I know there are different avenues to get the Logged In User’s Identity and bind such things as their full name, city, etc that may be displayed on the pages they use while logged in,
or to restrict views to their own data, filtering out other users.
I can already do this – but – I decided now to review this page –
And I notice there were 4 Security Components then & now 5 Security Components in 2022.
But here is how adding Security Restrict to Security Provider looks like these days.
I already set up a Security Provider days ago. It is in use now to protect the user form page after a User attempts to successfully or unsuccessfully log in.
This Security Restrict setup asks for Properties that I already completed when I created the Security Provider “security stories”.
Rather than plow on trying to guess the underlying programming changes in Wappler I am stopping here to ask these questions.
What does Security Restrict do that is a separate function and useful for getting and binding User details to pages?
If I want to keep going with using Security Restrict on top of Security Provider do I fill in these properties AGAIN that already exist as properties of Security Provider?

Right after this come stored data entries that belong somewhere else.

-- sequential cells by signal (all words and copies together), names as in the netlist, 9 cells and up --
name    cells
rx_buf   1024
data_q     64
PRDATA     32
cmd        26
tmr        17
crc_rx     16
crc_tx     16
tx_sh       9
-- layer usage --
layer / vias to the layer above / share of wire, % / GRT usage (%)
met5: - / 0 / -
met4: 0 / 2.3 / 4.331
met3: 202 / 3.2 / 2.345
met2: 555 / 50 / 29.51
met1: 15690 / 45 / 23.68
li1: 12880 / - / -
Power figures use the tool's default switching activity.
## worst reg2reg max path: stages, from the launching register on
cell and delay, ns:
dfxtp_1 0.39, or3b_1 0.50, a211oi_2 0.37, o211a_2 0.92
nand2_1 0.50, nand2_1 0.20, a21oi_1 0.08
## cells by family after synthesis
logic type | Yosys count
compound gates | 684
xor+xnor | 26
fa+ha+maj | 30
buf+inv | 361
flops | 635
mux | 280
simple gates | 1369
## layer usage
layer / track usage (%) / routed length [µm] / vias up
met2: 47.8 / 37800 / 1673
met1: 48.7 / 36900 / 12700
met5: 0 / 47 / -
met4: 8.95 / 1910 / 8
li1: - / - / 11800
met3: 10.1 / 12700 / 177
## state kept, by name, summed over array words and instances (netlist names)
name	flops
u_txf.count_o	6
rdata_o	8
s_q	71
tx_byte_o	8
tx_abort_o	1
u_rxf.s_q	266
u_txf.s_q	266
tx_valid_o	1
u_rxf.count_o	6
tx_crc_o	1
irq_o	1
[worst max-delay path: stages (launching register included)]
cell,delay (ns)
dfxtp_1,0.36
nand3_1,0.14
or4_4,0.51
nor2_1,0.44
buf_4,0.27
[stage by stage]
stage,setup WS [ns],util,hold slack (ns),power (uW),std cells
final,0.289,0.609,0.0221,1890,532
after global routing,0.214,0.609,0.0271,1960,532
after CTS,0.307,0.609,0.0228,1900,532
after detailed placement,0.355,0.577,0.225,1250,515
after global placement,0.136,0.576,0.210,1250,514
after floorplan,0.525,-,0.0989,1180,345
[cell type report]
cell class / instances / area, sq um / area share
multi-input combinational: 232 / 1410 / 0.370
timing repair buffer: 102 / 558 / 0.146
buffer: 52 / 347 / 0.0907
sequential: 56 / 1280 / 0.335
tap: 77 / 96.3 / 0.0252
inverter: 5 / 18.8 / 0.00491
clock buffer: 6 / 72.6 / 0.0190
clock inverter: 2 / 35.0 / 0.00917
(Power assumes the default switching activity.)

What, please, are my next steps to creating what the original Documents instruction promised : Getting User’s details & binding them to a page? I can already get them from the table I use to match login credentials with a table of authorized users
The security restrict step is used to protect your server action. It's not the same as the Security Enforcer used to protect your page from being accessed.
So the security restrict step in your server action is used to protect if anyone tries to access it directly like: https://yoursite.com/dmxConnect/api/your_server_action and has no permissions to do so.

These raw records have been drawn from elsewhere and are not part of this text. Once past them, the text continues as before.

## src/design/mci_measure_regs.vh

```
// Behaviour
// - config bit picks thermistor or general input
// - pin result is raw signed 16-bit counts
// - pullup on only during thermistor pin conversion
// - reference: regulator for thermistor, bandgap otherwise
// - pin full scale is five thirds reference
// - raw current result is 24-bit, programmable rate
// - four raw intervals selected by config bits
// - low-power mode stretches raw intervals sixteen-fold
// - integration result every 250ms or 4s
// - 48-bit charge plus 32-bit seconds count
// - host command clears charge and time together
// - sleep freezes charge and time
// - die temperature is a loop slot, readable
// - die overtemp threshold turns FETs off, shutdown
// - offset and gain trim on cell, stack, die temperature and integrated current
// - trim offsets and gains stay host-writable
// - per-protection enable, three recovery policies
// - current faults from comparators, others from logic
// - FET drivers series/parallel, manual PWM
// - enabled bus timeout resets serial logic
`ifndef MCI_MEASURE_REGS_VH
`define MCI_MEASURE_REGS_VH

`define MCI_CLK_MHZ      50
`define MCI_RAW0_NS      366000
`define MCI_RAW1_NS      732000
`define MCI_RAW2_NS      1460000
`define MCI_RAW3_NS      2930000
`define MCI_LP_SHIFT     4
`define MCI_INT_MS       250
`define MCI_INT_LP_S     4
`define MCI_SEC_S        1
`define MCI_TO_MS        25
`define MCI_PWM_DIV      50

`define MCI_A_CFG        8'h00
`define MCI_A_PROTEN     8'h04
`define MCI_A_OTTHR      8'h08
`define MCI_A_CMD        8'h0c
`define MCI_A_PWM        8'h10
`define MCI_A_STATUS     8'h14
`define MCI_A_PIN        8'h18
`define MCI_A_TEMP       8'h1c
`define MCI_A_CELL       8'h20
`define MCI_A_STACK      8'h24
`define MCI_A_RAWCUR     8'h28
`define MCI_A_INTCUR     8'h2c
`define MCI_A_CHGLO      8'h30
`define MCI_A_CHGHI      8'h34
`define MCI_A_TIME       8'h38
`define MCI_A_TRIM       2'h1

`define MCI_CFG_GEN      0
`define MCI_CFG_RAWLO    1
`define MCI_CFG_LP       3
`define MCI_CFG_PAR      4
`define MCI_CFG_POLLO    5
`define MCI_CFG_TOEN     7
`define MCI_CFG_SHDN     8
`define MCI_CMD_CLRQ     0
`define MCI_CMD_RECOV    1

`define MCI_CFG_RST      9'h000
`define MCI_PROTEN_RST   5'h1f
`define MCI_OTTHR_RST    16'h0320
`define MCI_GAIN_RST     16'h4000
`define MCI_OFF_RST      16'h0000

`endif

```

## src/design/mci_measure_core.v

```verilog
// Decided for this implementation: the placing of the registers and the strobed register port.
`timescale 1ns/1ps
`include "mci_measure_regs.vh"

module mci_measure_core #(
  parameter [31:0] RAW_CYC0   = `MCI_RAW0_NS * `MCI_CLK_MHZ / 1000,
  parameter [31:0] RAW_CYC1   = RAW_CYC0 * 32'd2,      // exactly twice
  parameter [31:0] RAW_CYC2   = `MCI_RAW2_NS * `MCI_CLK_MHZ / 1000,
  parameter [31:0] RAW_CYC3   = `MCI_RAW3_NS * `MCI_CLK_MHZ / 1000,
  parameter [31:0] INT_CYC    = `MCI_INT_MS * `MCI_CLK_MHZ * 1000,
  parameter [31:0] INT_LP_CYC = INT_CYC << `MCI_LP_SHIFT, // exactly 16x
  parameter [31:0] SEC_CYC    = `MCI_SEC_S * `MCI_CLK_MHZ * 1000000,
  parameter [31:0] TO_CYC     = `MCI_TO_MS * `MCI_CLK_MHZ * 1000,
  parameter [7:0]  PWM_DIV    = `MCI_PWM_DIV,
  parameter        ACC_SHIFT  = 16
) (
  input  wire        clk,
  input  wire        srst,
  input  wire [7:0]  regAddr,
  input  wire [31:0] regWdata,
  input  wire        regWr,
  input  wire        regRd,
  output reg  [31:0] regRdata,
  output reg         adcStart,
  output reg  [1:0]  adcChan,
  input  wire        adcDone,
  input  wire [15:0] adcData,
  output reg         mpPullupEn,
  output reg         refSelLdo,
  input  wire [23:0] rawFiltData,
  output reg         rawFiltStrobe,
  input  wire [15:0] intFiltData,
  output reg         intFiltStrobe,
  input  wire        sleepMode,
  input  wire        occCmp,
  input  wire        ocd1Cmp,
  input  wire        ocd2Cmp,
  input  wire        scdCmp,
  output reg         chgFetOn,
  output reg         dsgFetOn,
  output reg         shutdownReq,
  output reg         alertOut,
  input  wire        sclIn,
  output reg         busTimeoutRst
);

  // ----------------------------------------------------------
  // helpers
  // ----------------------------------------------------------
  localparam [2:0] ST_IDLE = 3'h1;
  localparam [2:0] ST_CONV = 3'h2;
  localparam [2:0] ST_TRIM = 3'h4;

  function [15:0] trimApply;
    input [15:0] raw;
    input [15:0] gain;
    input [15:0] off;
    reg signed [31:0] prod;
    begin
      prod = $signed(raw) * $signed(gain);
      trimApply = prod[29:14] + off;
    end
  endfunction

  function trimHit;
    input [7:0] a;
    begin
      trimHit = (a[7:6] == `MCI_A_TRIM) && (a[5] == 1'b0) &&
                (a[1:0] == 2'h0);
    end
  endfunction

  function [31:0] rawPeriod;
    input [1:0] sel;
    input       lp;
    reg [31:0] b;
    begin
      case (sel)
        2'h0:    b = RAW_CYC0;
        2'h1:    b = RAW_CYC1;
        2'h2:    b = RAW_CYC2;
        default: b = RAW_CYC3;
      endcase
      rawPeriod = lp ? (b << `MCI_LP_SHIFT) : b;
    end
  endfunction

  // ----------------------------------------------------------
  // registers
  // ----------------------------------------------------------
  reg [8:0]  cfg_q;
  reg [4:0]  protEn_q;
  reg [15:0] otThr_q;
  reg [15:0] pwm_q;
  reg [4:0]  status_q;
  reg [4:0]  active_q;
  reg [15:0] trimGain_q [0:3];
  reg [15:0] trimOff_q  [0:3];
  reg [15:0] pinRes_q;
  reg [15:0] tempRes_q;
  reg [15:0] cellRes_q;
  reg [15:0] stackRes_q;
  reg [23:0] rawRes_q;
  reg [15:0] intRes_q;
  reg        intNew_q;
  reg [47:0] charge_q;
  reg [31:0] time_q;
  reg [31:0] secCnt_q;
  reg [31:0] rawCnt_q;
  reg [31:0] intCnt_q;
  reg [31:0] toCnt_q;
  reg [7:0]  pwmDiv_q;
  reg [7:0]  pwmCnt_q;
  reg [2:0]  state_q;
  reg [1:0]  slot_q;
  reg [15:0] conv_q;
  reg [4:0]  sync1_q;
  reg [4:0]  sync2_q;

  wire       genMode  = cfg_q[`MCI_CFG_GEN];
  wire [1:0] rawSel   = cfg_q[`MCI_CFG_RAWLO+1:`MCI_CFG_RAWLO];
  wire       lowPwr   = cfg_q[`MCI_CFG_LP];
  wire [1:0] policy   = cfg_q[`MCI_CFG_POLLO+1:`MCI_CFG_POLLO];
  wire       wrCmd    = regWr && (regAddr == `MCI_A_CMD);
  wire       clrQ     = wrCmd && regWdata[`MCI_CMD_CLRQ];
  wire       recover  = wrCmd && regWdata[`MCI_CMD_RECOV];
  wire       wrStat   = regWr && (regAddr == `MCI_A_STATUS);
  wire       autoRec  = (policy == 2'h0);
  wire       acting   = (policy == 2'h0) || (policy == 2'h1);
  wire       dieOt    = $signed(tempRes_q) >= $signed(otThr_q);
  wire [4:0] cond     = {dieOt, sync2_q[3:0]} & protEn_q;
  wire [31:0] rawLim  = rawPeriod(rawSel, lowPwr);
  wire [31:0] intLim  = lowPwr ? INT_LP_CYC : INT_CYC;
  wire [47:0] addend  = {{32{intRes_q[15]}}, intRes_q} << ACC_SHIFT;
  wire       chgBlk;
  wire       dsgBlk;
  wire       pwmOn    = pwmCnt_q < pwm_q[15:8];

  // ----------------------------------------------------------
  // register writes
  // ----------------------------------------------------------
  always @(posedge clk) begin
    if (srst) begin
      cfg_q    <= `MCI_CFG_RST;
      protEn_q <= `MCI_PROTEN_RST;
      otThr_q  <= `MCI_OTTHR_RST;
      pwm_q    <= 16'h0000;
    end else if (regWr) begin
      case (regAddr)
        `MCI_A_CFG:    cfg_q    <= regWdata[8:0];
        `MCI_A_PROTEN: protEn_q <= regWdata[4:0];
        `MCI_A_OTTHR:  otThr_q  <= regWdata[15:0];
        `MCI_A_PWM:    pwm_q    <= regWdata[15:0];
        default: begin
        end
      endcase
    end
  end

  genvar k;
  generate
    for (k = 0; k < 4; k = k + 1) begin : gTrim
      always @(posedge clk) begin
        if (srst) begin
          trimGain_q[k] <= `MCI_GAIN_RST;
          trimOff_q[k]  <= `MCI_OFF_RST;
        end else if (regWr && trimHit(regAddr) &&
                     (regAddr[4:3] == k)) begin
          if (regAddr[2])
            trimOff_q[k] <= regWdata[15:0];
          else
            trimGain_q[k] <= regWdata[15:0];
        end
      end
    end
  endgenerate

  // ----------------------------------------------------------
  // read port
  // ----------------------------------------------------------
  always @(posedge clk) begin
    if (srst) begin
      regRdata <= 32'h0000_0000;
    end else if (!regRd) begin
      regRdata <= 32'h0000_0000;
    end else if (trimHit(regAddr)) begin
      regRdata <= {16'h0000, regAddr[2] ? trimOff_q[regAddr[4:3]]
                                        : trimGain_q[regAddr[4:3]]};
    end else begin
      case (regAddr)
        `MCI_A_CFG:    regRdata <= {23'h0, cfg_q};
        `MCI_A_PROTEN: regRdata <= {27'h0, protEn_q};
        `MCI_A_OTTHR:  regRdata <= {16'h0, otThr_q};
        `MCI_A_PWM:    regRdata <= {16'h0, pwm_q};
        `MCI_A_STATUS: regRdata <= {11'h0, active_q, 11'h0, status_q};
        `MCI_A_PIN:    regRdata <= {16'h0, pinRes_q};
        `MCI_A_TEMP:   regRdata <= {16'h0, tempRes_q};
        `MCI_A_CELL:   regRdata <= {16'h0, cellRes_q};
        `MCI_A_STACK:  regRdata <= {16'h0, stackRes_q};
        `MCI_A_RAWCUR: regRdata <= {8'h0, rawRes_q};
        `MCI_A_INTCUR: regRdata <= {16'h0, intRes_q};
        `MCI_A_CHGLO:  regRdata <= charge_q[31:0];
        `MCI_A_CHGHI:  regRdata <= {16'h0, charge_q[47:32]};
        `MCI_A_TIME:   regRdata <= time_q;
        default:       regRdata <= 32'h0000_0000;
      endcase
    end
  end

  // ----------------------------------------------------------
  // voltage converter slot sequence
  // ----------------------------------------------------------
  // slots: 0 cell, 1 stack, 2 die temperature, 3 multipurpose pin
  always @(posedge clk) begin
    if (srst) begin
      state_q    <= ST_IDLE;
      slot_q     <= 2'h0;
      adcStart   <= 1'b0;
      adcChan    <= 2'h0;
      mpPullupEn <= 1'b0;
      refSelLdo  <= 1'b0;
      conv_q     <= 16'h0000;
      pinRes_q   <= 16'h0000;
      tempRes_q  <= 16'h0000;
      cellRes_q  <= 16'h0000;
      stackRes_q <= 16'h0000;
    end else begin
      adcStart <= 1'b0;
      case (state_q)
        ST_IDLE: begin
          adcStart   <= 1'b1;
          adcChan    <= slot_q;
          // bias only while the pin itself is converted
          mpPullupEn <= (slot_q == 2'h3) && !genMode;
          refSelLdo  <= (slot_q == 2'h3) && !genMode;
          state_q    <= ST_CONV;
        end
        ST_CONV: begin
          if (adcDone) begin
            conv_q     <= adcData;
            mpPullupEn <= 1'b0;
            refSelLdo  <= 1'b0;
            state_q    <= ST_TRIM;
          end
        end
        ST_TRIM: begin
          case (slot_q)
            2'h0: cellRes_q  <= trimApply(conv_q, trimGain_q[0],
                                          trimOff_q[0]);
            2'h1: stackRes_q <= trimApply(conv_q, trimGain_q[1],
                                          trimOff_q[1]);
            2'h2: tempRes_q  <= trimApply(conv_q, trimGain_q[2],
                                          trimOff_q[2]);
            // untrimmed counts; lsb is 5/3 of reference over 2^15
            default: pinRes_q <= conv_q;
          endcase
          slot_q  <= slot_q + 2'h1;
          state_q <= ST_IDLE;
        end
        default: state_q <= ST_IDLE;
      endcase
    end
  end

  // ----------------------------------------------------------
  // current filters
  // ----------------------------------------------------------
  always @(posedge clk) begin
    if (srst) begin
      rawCnt_q      <= 32'h0000_0000;
      rawFiltStrobe <= 1'b0;
      rawRes_q      <= 24'h00_0000;
    end else if (rawCnt_q >= rawLim - 32'h1) begin
      rawCnt_q      <= 32'h0000_0000;
      rawFiltStrobe <= 1'b1;
      rawRes_q      <= rawFiltData;
    end else begin
      rawCnt_q      <= rawCnt_q + 32'h1;
      rawFiltStrobe <= 1'b0;
    end
  end

  always @(posedge clk) begin
    if (srst) begin
      intCnt_q      <= 32'h0000_0000;
      intFiltStrobe <= 1'b0;
      intRes_q      <= 16'h0000;
      intNew_q      <= 1'b0;
    end else if (intCnt_q >= intLim - 32'h1) begin
      intCnt_q      <= 32'h0000_0000;
      intFiltStrobe <= 1'b1;
      intRes_q      <= trimApply(intFiltData, trimGain_q[3],
                                 trimOff_q[3]);
      intNew_q      <= 1'b1;
    end else begin
      intCnt_q      <= intCnt_q + 32'h1;
      intFiltStrobe <= 1'b0;
      intNew_q      <= 1'b0;
    end
  end

  // ----------------------------------------------------------
  // charge and time integration
  // ----------------------------------------------------------
  // a clear on the same cycle as a new sample wins: fresh start
  always @(posedge clk) begin
    if (srst) begin
      charge_q <= 48'h0000_0000_0000;
      time_q   <= 32'h0000_0000;
      secCnt_q <= 32'h0000_0000;
    end else if (clrQ) begin
      charge_q <= 48'h0000_0000_0000;
      time_q   <= 32'h0000_0000;
      secCnt_q <= 32'h0000_0000;
    end else if (!sleepMode) begin
      if (intNew_q)
        charge_q <= charge_q + addend;
      if (secCnt_q >= SEC_CYC - 32'h1) begin
        secCnt_q <= 32'h0000_0000;
        time_q   <= time_q + 32'h1;
      end else begin
        secCnt_q <= secCnt_q + 32'h1;
      end
    end
  end

  // ----------------------------------------------------------
  // protections
  // ----------------------------------------------------------
  // comparator and bus clock inputs come from other domains
  always @(posedge clk) begin
    if (srst) begin
      sync1_q <= 5'h00;
      sync2_q <= 5'h00;
    end else begin
      sync1_q <= {sclIn, scdCmp, ocd2Cmp, ocd1Cmp, occCmp};
      sync2_q <= sync1_q;
    end
  end

  // series: any fault opens both; parallel: each side alone, die overtemp opens both
  assign chgBlk = cfg_q[`MCI_CFG_PAR] ? (active_q[0] | active_q[4])
                                      : (|active_q);
  assign dsgBlk = cfg_q[`MCI_CFG_PAR] ? (|active_q[4:1])
                                      : (|active_q);

  always @(posedge clk) begin
    if (srst) begin
      active_q    <= 5'h00;
      status_q    <= 5'h00;
      alertOut    <= 1'b0;
      chgFetOn    <= 1'b0;
      dsgFetOn    <= 1'b0;
      shutdownReq <= 1'b0;
    end else begin
      // new condition wins over recovery or status clear
      active_q <= cond | (active_q & ~{5{autoRec | recover}});
      status_q <= cond | (status_q & ~(wrStat ? regWdata[4:0]
                                               : 5'h00));
      alertOut <= |status_q;
      chgFetOn <= !(acting && chgBlk) &&
                  (!pwm_q[0] || pwmOn);
      dsgFetOn <= !(acting && dsgBlk) &&
                  (!pwm_q[1] || pwmOn);
      shutdownReq <= acting && active_q[4] &&
                     cfg_q[`MCI_CFG_SHDN];
    end
  end

  // pwm runs on a slow enable so one duty step is visible at the fet
  always @(posedge clk) begin
    if (srst) begin
      pwmDiv_q <= 8'h00;
      pwmCnt_q <= 8'h00;
    end else if (pwmDiv_q >= PWM_DIV - 8'h01) begin
      pwmDiv_q <= 8'h00;
      pwmCnt_q <= pwmCnt_q + 8'h01;
    end else begin
      pwmDiv_q <= pwmDiv_q + 8'h01;
    end
  end

  // ----------------------------------------------------------
  // serial bus timeout
  // ----------------------------------------------------------
  // counter saturates so a stuck-low clock gives one pulse only
  always @(posedge clk) begin
    if (srst) begin
      toCnt_q       <= 32'h0000_0000;
      busTimeoutRst <= 1'b0;
    end else if (!cfg_q[`MCI_CFG_TOEN] || sync2_q[4]) begin
      toCnt_q       <= 32'h0000_0000;
      busTimeoutRst <= 1'b0;
    end else if (toCnt_q < TO_CYC) begin
      toCnt_q       <= toCnt_q + 32'h1;
      busTimeoutRst <= (toCnt_q == TO_CYC - 32'h1);
    end else begin
      busTimeoutRst <= 1'b0;
    end
  end

endmodule

```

Also this is a wrong setup:
In your server action steps you should no longer add the security provider as a separate step. You define your security provider under globals > security providers once and it's globally available for your server action. So remove the security provider step from there.
Globally available means it’s available to be picked across all your server actions in the project. Same as Database Connections, Security Providers, Mailers, S3 Storage - same things that prior v4 you had to define as steps in your server actions. Now you don’t need to define them in every server action, but instead only once per project under globals.
If I'm understanding what you have just written --
So the security restrict step in your server action is used to protect if anyone tries to access it directly like: https://yoursite.com/dmxConnect/api/your_server_action and has no permissions to do so.
Then in EACH API setup the Security RESTRICT must ALSO be applied for Server security so that the following can not be accessed by addressing it in the browser window by its url --
This is just One Api that you are saying has to be set up PER API SERVER CONNECTION -- correct?
action="dmxConnect/api/newestinsert.php"
This would, to me, be a DEFAULT applied automatically everytime an API query is created.
Not sure i understand the combination of terms you are using in your reply.
All i am saying is - if you have a Server Action, which needs to be protected from being accessed by unauthorized users needs to have the Security Restrict step added. That's all.
I am quoting you and you refer to one "security action".
So, by what you are saying the protection is Specific -- confined to just one server connection action.
Obviously, for ANOTHER Server Action, I must refer to a different file -- as in my example -- I have 7 API connections set up.
By your quote I cannot just refer Globally to ANY connection file for Server Protection. I have to set up a Security Restrict that refers to THAT file, if I want to protect the connection I am making at the server.
That won’t work because pages like registration/login/password reset occur before the user is authenticated and therefore a global restrict would prevent them from working too…
To be clear: Use security enforcement in the App element of your App Structure (on the page) to prevent access to a page - link it to a Server Connect API file that has the necessary security restrict.
Use the Security Restrict step on every Server Action that needs protecting from unauthenticated access this will prevent subsequent queries/steps from completing if the user doesn’t have the necessary permissions
I am referring to a server action, not to a "security action".
You just need to go and add a security restrict step in every server action you want to protect ....
You just need to go and add a security restrict step in every server action you want to protect …
I believe I have explicitly shown that I understood it enough to ask for you to say Yea or Nay.
Then in EACH API setup the Security RESTRICT must ALSO be applied for Server security so that the following can not be accessed by addressing it in the browser window by its url –
This is just One Api that you are saying has to be set up PER API SERVER CONNECTION – correct?
But WHY is this a "Maybe Yes, maybe No" situation??
Don't we BY DEFAULT Want to, Have to Protect Each API file at the server?
I have not seen this Protect Each API (Server Connection) as part of any documentation at to Best Practice Wappler project protection against unauthorized connection file access.
Of course no ...
You don't want to protect any Server Action which returns data on the public part of your site. You only want to protect the Server Actions which are used for protected areas like profile details etc. and require a logged and authorized user to access the data.
Same as on your site - you don't add login/protection for the public facing part of it.